What is needed is an exact copy of the line with "export VERILOG_FILES = /design/src/rtl/el2_pmp_chan_arb_pkg.sv" and all lines that follow it in the entries below, the last line included.

[[ Given information open ]]

$ cat src/rtl/fram_arbiter_if.sv
`default_nettype none
// ============================================================================
// Module      : fram_arbiter_if
// Description : Bus bundle between the frame-memory arbiter, its two
//               requesters (fe, de) and the frame-memory read port.
//               slave  - arbiter side (takes requests, drives grants/data).
//               master - requester / memory side.
// Signals     : fe_req, fe_address[15:0], fe_grant, fe_valid, fe_data[7:0]
//               de_req, de_address[19:0], de_grant, de_valid, de_data[7:0]
//               fram_address[20:0], fram_datain[7:0], busy
// Revision    : 1.0 - initial release
// ============================================================================
interface fram_arbiter_if;
  logic        fe_req;
  logic [15:0] fe_address;
  logic        fe_grant;
  logic        fe_valid;
  logic [7:0]  fe_data;

  logic        de_req;
  logic [19:0] de_address;
  logic        de_grant;
  logic        de_valid;
  logic [7:0]  de_data;

  logic [20:0] fram_address;
  logic [7:0]  fram_datain;
  logic        busy;

  modport slave (
    input  fe_req, fe_address, de_req, de_address, fram_datain,
    output fe_grant, fe_valid, fe_data, de_grant, de_valid, de_data,
           fram_address, busy
  );

  modport master (
    output fe_req, fe_address, de_req, de_address, fram_datain,
    input  fe_grant, fe_valid, fe_data, de_grant, de_valid, de_data,
           fram_address, busy
  );
endinterface
`default_nettype wire

$ cat src/rtl/fram_arbiter.sv
`default_nettype none
// ============================================================================
// Module      : fram_arbiter
// Description : Round-robin arbiter for the single 8-bit frame-memory read
//               port, shared by the feature-extraction core (fe) and the
//               decoder core (de). Bounded bursts, per-requester base
//               address, tagged valid pipeline for returning read data.
// Ports       : clk, reset (async, active high)
//               bus  (fram_arbiter_if.slave) - requests, grants, read data,
//                    registered fram_address, fram_datain, busy
//               FRAM_ARB_STATS_EN only: stats_clr in, fe_cnt/de_cnt/
//                    stall_cnt [15:0] out (saturating counters)
// Options     : `define FRAM_ARB_STATS_EN to add the statistics counters.
// Timing      : RD_LAT counts from the grant cycle G and includes the
//               fram_address register: the address is on the bus from G+1,
//               fram_datain is captured at the end of cycle G+RD_LAT-1 and
//               data/valid are visible in cycle G+RD_LAT.
// Revision    : 1.0 - initial release
// ============================================================================
module fram_arbiter #(
  parameter int          RD_LAT    = 2,
  parameter int          MAX_BURST = 8,
  parameter logic [20:0] FE_BASE   = 21'h100000,
  parameter logic [20:0] DE_BASE   = 21'h000000
) (
  input  logic        clk,
  input  logic        reset,
`ifdef FRAM_ARB_STATS_EN
  input  logic        stats_clr,
  output logic [15:0] fe_cnt,
  output logic [15:0] de_cnt,
  output logic [15:0] stall_cnt,
`endif
  fram_arbiter_if.slave bus
);

  typedef enum logic [1:0] {
    IDLE   = 2'd0,
    FE_OWN = 2'd1,
    DE_OWN = 2'd2
  } state_t;

  localparam logic [7:0] BURST_LIMIT = 8'(MAX_BURST);

  state_t            state_q, state_d;
  logic              rr_q, rr_d;          // 0: fe wins a tie, 1: de wins
  logic [7:0]        burst_q, burst_d;
  logic [20:0]       addr_q, addr_d;
  logic              fe_gnt, de_gnt;
  logic [RD_LAT-1:0] iss_q, own_q;        // own: 0 = fe, 1 = de
  logic [7:0]        fe_data_q, de_data_q;

  // Stage 0 of each chain is this cycle's grant; stage k is iss_q[k-1].
  // The top stage drives the valids, the one below it gates data capture.
  logic [RD_LAT:0]   iss_chain, own_chain;
  assign iss_chain = {iss_q, fe_gnt | de_gnt};
  assign own_chain = {own_q, de_gnt};

  always_comb begin
    state_d = state_q;
    rr_d    = rr_q;
    burst_d = burst_q;
    addr_d  = addr_q;
    fe_gnt  = 1'b0;
    de_gnt  = 1'b0;
    case (state_q)
      IDLE: begin
        if (bus.fe_req && (!bus.de_req || !rr_q)) begin
          state_d = FE_OWN;
        end else if (bus.de_req) begin
          state_d = DE_OWN;
        end
      end
      FE_OWN: begin
        // Release and forced handover share one path: no grant this cycle.
        if (!bus.fe_req || (burst_q == BURST_LIMIT && bus.de_req)) begin
          state_d = bus.de_req ? DE_OWN : IDLE;
          burst_d = 8'd0;
          rr_d    = 1'b1;
        end else begin
          fe_gnt = 1'b1;
          addr_d = FE_BASE + {5'd0, bus.fe_address};
          if (burst_q != BURST_LIMIT) burst_d = burst_q + 8'd1;
        end
      end
      DE_OWN: begin
        if (!bus.de_req || (burst_q == BURST_LIMIT && bus.fe_req)) begin
          state_d = bus.fe_req ? FE_OWN : IDLE;
          burst_d = 8'd0;
          rr_d    = 1'b0;
        end else begin
          de_gnt = 1'b1;
          addr_d = DE_BASE + {1'b0, bus.de_address};
          if (burst_q != BURST_LIMIT) burst_d = burst_q + 8'd1;
        end
      end
      default: state_d = IDLE;
    endcase
  end

  always_ff @(posedge clk or posedge reset) begin
    if (reset) begin
      state_q   <= IDLE;
      rr_q      <= 1'b0;
      burst_q   <= 8'd0;
      addr_q    <= 21'd0;
      iss_q     <= '0;
      own_q     <= '0;
      fe_data_q <= 8'd0;
      de_data_q <= 8'd0;
    end else begin
      state_q <= state_d;
      rr_q    <= rr_d;
      burst_q <= burst_d;
      addr_q  <= addr_d;
      iss_q   <= iss_chain[RD_LAT-1:0];
      own_q   <= own_chain[RD_LAT-1:0];
      if (iss_chain[RD_LAT-1]) begin
        if (own_chain[RD_LAT-1]) de_data_q <= bus.fram_datain;
        else                     fe_data_q <= bus.fram_datain;
      end
    end
  end

  assign bus.fe_grant     = fe_gnt;
  assign bus.de_grant     = de_gnt;
  assign bus.fram_address = addr_q;
  assign bus.fe_valid     = iss_chain[RD_LAT] & ~own_chain[RD_LAT];
  assign bus.de_valid     = iss_chain[RD_LAT] &  own_chain[RD_LAT];
  assign bus.fe_data      = fe_data_q;
  assign bus.de_data      = de_data_q;
  assign bus.busy         = (state_q != IDLE) | (|iss_chain[RD_LAT:1]);

`ifdef FRAM_ARB_STATS_EN
  logic [15:0] fe_cnt_q, de_cnt_q, stall_cnt_q;
  logic        stall;

  // A cycle stalls when any requester is asking and is not being granted.
  assign stall = (bus.fe_req & ~fe_gnt) | (bus.de_req & ~de_gnt);

  always_ff @(posedge clk or posedge reset) begin
    if (reset) begin
      fe_cnt_q    <= 16'd0;
      de_cnt_q    <= 16'd0;
      stall_cnt_q <= 16'd0;
    end else if (stats_clr) begin
      fe_cnt_q    <= 16'd0;
      de_cnt_q    <= 16'd0;
      stall_cnt_q <= 16'd0;
    end else begin
      if (fe_gnt && !(&fe_cnt_q))      fe_cnt_q    <= fe_cnt_q + 16'd1;
      if (de_gnt && !(&de_cnt_q))      de_cnt_q    <= de_cnt_q + 16'd1;
      if (stall  && !(&stall_cnt_q))   stall_cnt_q <= stall_cnt_q + 16'd1;
    end
  end

  assign fe_cnt    = fe_cnt_q;
  assign de_cnt    = de_cnt_q;
  assign stall_cnt = stall_cnt_q;
`endif

endmodule
`default_nettype wire

$ cat src/flat_wrapper.sv
// flat-port wrapper written by rule: the top's interface ports become plain ports
module fram_arbiter_flat 
#(
  parameter int          RD_LAT    = 2,
  parameter int          MAX_BURST = 8,
  parameter logic [20:0] FE_BASE   = 21'h100000,
  parameter logic [20:0] DE_BASE   = 21'h000000
)
  (clk, reset, bus_fe_req, bus_fe_address, bus_de_req, bus_de_address, bus_fram_datain, bus_fe_grant, bus_fe_valid, bus_fe_data, bus_de_grant, bus_de_valid, bus_de_data, bus_fram_address, bus_busy);
  fram_arbiter_if bus_i ();
  input  logic clk;
  input  logic reset;
  input wire logic [$bits(bus_i.fe_req)-1:0] bus_fe_req;
  input wire logic [$bits(bus_i.fe_address)-1:0] bus_fe_address;
  input wire logic [$bits(bus_i.de_req)-1:0] bus_de_req;
  input wire logic [$bits(bus_i.de_address)-1:0] bus_de_address;
  input wire logic [$bits(bus_i.fram_datain)-1:0] bus_fram_datain;
  output wire logic [$bits(bus_i.fe_grant)-1:0] bus_fe_grant;
  output wire logic [$bits(bus_i.fe_valid)-1:0] bus_fe_valid;
  output wire logic [$bits(bus_i.fe_data)-1:0] bus_fe_data;
  output wire logic [$bits(bus_i.de_grant)-1:0] bus_de_grant;
  output wire logic [$bits(bus_i.de_valid)-1:0] bus_de_valid;
  output wire logic [$bits(bus_i.de_data)-1:0] bus_de_data;
  output wire logic [$bits(bus_i.fram_address)-1:0] bus_fram_address;
  output wire logic [$bits(bus_i.busy)-1:0] bus_busy;
  assign bus_i.fe_req = bus_fe_req;
  assign bus_i.fe_address = bus_fe_address;
  assign bus_i.de_req = bus_de_req;
  assign bus_i.de_address = bus_de_address;
  assign bus_i.fram_datain = bus_fram_datain;
  assign bus_fe_grant = bus_i.fe_grant;
  assign bus_fe_valid = bus_i.fe_valid;
  assign bus_fe_data = bus_i.fe_data;
  assign bus_de_grant = bus_i.de_grant;
  assign bus_de_valid = bus_i.de_valid;
  assign bus_de_data = bus_i.de_data;
  assign bus_fram_address = bus_i.fram_address;
  assign bus_busy = bus_i.busy;
  fram_arbiter #(.RD_LAT(RD_LAT), .MAX_BURST(MAX_BURST), .FE_BASE(FE_BASE), .DE_BASE(DE_BASE)) u_core (.clk(clk), .reset(reset), .bus(bus_i));
endmodule
### config.mk
export PLATFORM = sky130hd
export DESIGN_NAME = dmem_ctrl
export DESIGN_NICKNAME = d
export VERILOG_FILES = /design/src/rtl/dmem_ctrl.sv
export SDC_FILE = /design/constraint.sdc
export NUM_CORES = 1
export LEC_CHECK = 0
export ABC_AREA = 1
export CAP_MARGIN = 20
export CELL_PAD_IN_SITES_DETAIL_PLACEMENT = 1
export CELL_PAD_IN_SITES_GLOBAL_PLACEMENT = 2
export CORE_MARGIN = 2
export CORE_UTILIZATION = 26
export CTS_CLUSTER_DIAMETER = 80
export DETAILED_ROUTE_END_ITERATION = 16
export PLACE_DENSITY_LB_ADDON = 0.1
export REMOVE_ABC_BUFFERS = 1
export SETUP_SLACK_MARGIN = 0.15
export SLEW_MARGIN = 20
export SYNTH_ARGS = -nofsm -noshare
export SYNTH_HDL_FRONTEND = slang
export SYNTH_SLANG_ARGS = --single-unit
### constraint.sdc
create_clock -name clk -period 3 [get_ports clk]
set_clock_uncertainty 0.1 [all_clocks]
set_input_delay 0.6 -clock clk [delete_from_list [all_inputs] [get_ports clk]]
set_output_delay 0.6 -clock clk [all_outputs]
set_load 0.01 [all_outputs]
[config.mk]
export PLATFORM = sky130hd
export DESIGN_NAME = el2_pmp_chan_arb
export DESIGN_NICKNAME = d
export VERILOG_FILES = /design/src/rtl/el2_pmp_chan_arb_pkg.sv /design/src/rtl/el2_pmp_chan_arb.sv
export SDC_FILE = /design/constraint.sdc
export NUM_CORES = 1
export LEC_CHECK = 0
export ABC_CLOCK_PERIOD_IN_PS = 3150
export CAP_MARGIN = 30
export CORE_ASPECT_RATIO = 1.5
export CORE_MARGIN = 2
export CORE_UTILIZATION = 40
export CTS_CLUSTER_DIAMETER = 50
export DETAILED_ROUTE_END_ITERATION = 8
export PLACE_DENSITY = 0.81
export SYNTH_ARGS = -nofsm -noshare
export SYNTH_HDL_FRONTEND = slang
export SYNTH_SLANG_ARGS = --single-unit
[constraint.sdc]
create_clock -name clk -period 3.15 [get_ports clk]
set_clock_uncertainty 0.05 [all_clocks]
set_input_delay 0.63 -clock clk [delete_from_list [all_inputs] [get_ports clk]]
set_output_delay 0.63 -clock clk [all_outputs]
set_load 0.01 [all_outputs]
[src/rtl/el2_pmp_chan_arb_pkg.sv]
// Shared types for the PMP check-channel arbiter.
package el2_pmp_chan_arb_pkg;

  localparam int unsigned ADDR_W = 32;

  typedef enum logic [1:0] {
    PMP_READ  = 2'd0,
    PMP_WRITE = 2'd1,
    PMP_EXEC  = 2'd2
  } el2_pmp_type_pkt_t;

endpackage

[[ Given information closed ]]

> _Answer space_:
export VERILOG_FILES = /design/src/rtl/el2_pmp_chan_arb_pkg.sv /design/src/rtl/el2_pmp_chan_arb.sv
export SDC_FILE = /design/constraint.sdc
export NUM_CORES = 1
export LEC_CHECK = 0
export ABC_CLOCK_PERIOD_IN_PS = 3150
export CAP_MARGIN = 30
export CORE_ASPECT_RATIO = 1.5
export CORE_MARGIN = 2
export CORE_UTILIZATION = 40
export CTS_CLUSTER_DIAMETER = 50
export DETAILED_ROUTE_END_ITERATION = 8
export PLACE_DENSITY = 0.81
export SYNTH_ARGS = -nofsm -noshare
export SYNTH_HDL_FRONTEND = slang
export SYNTH_SLANG_ARGS = --single-unit
[constraint.sdc]
create_clock -name clk -period 3.15 [get_ports clk]
set_clock_uncertainty 0.05 [all_clocks]
set_input_delay 0.63 -clock clk [delete_from_list [all_inputs] [get_ports clk]]
set_output_delay 0.63 -clock clk [all_outputs]
set_load 0.01 [all_outputs]
[src/rtl/el2_pmp_chan_arb_pkg.sv]
// Shared types for the PMP check-channel arbiter.
package el2_pmp_chan_arb_pkg;

  localparam int unsigned ADDR_W = 32;

  typedef enum logic [1:0] {
    PMP_READ  = 2'd0,
    PMP_WRITE = 2'd1,
    PMP_EXEC  = 2'd2
  } el2_pmp_type_pkt_t;

endpackage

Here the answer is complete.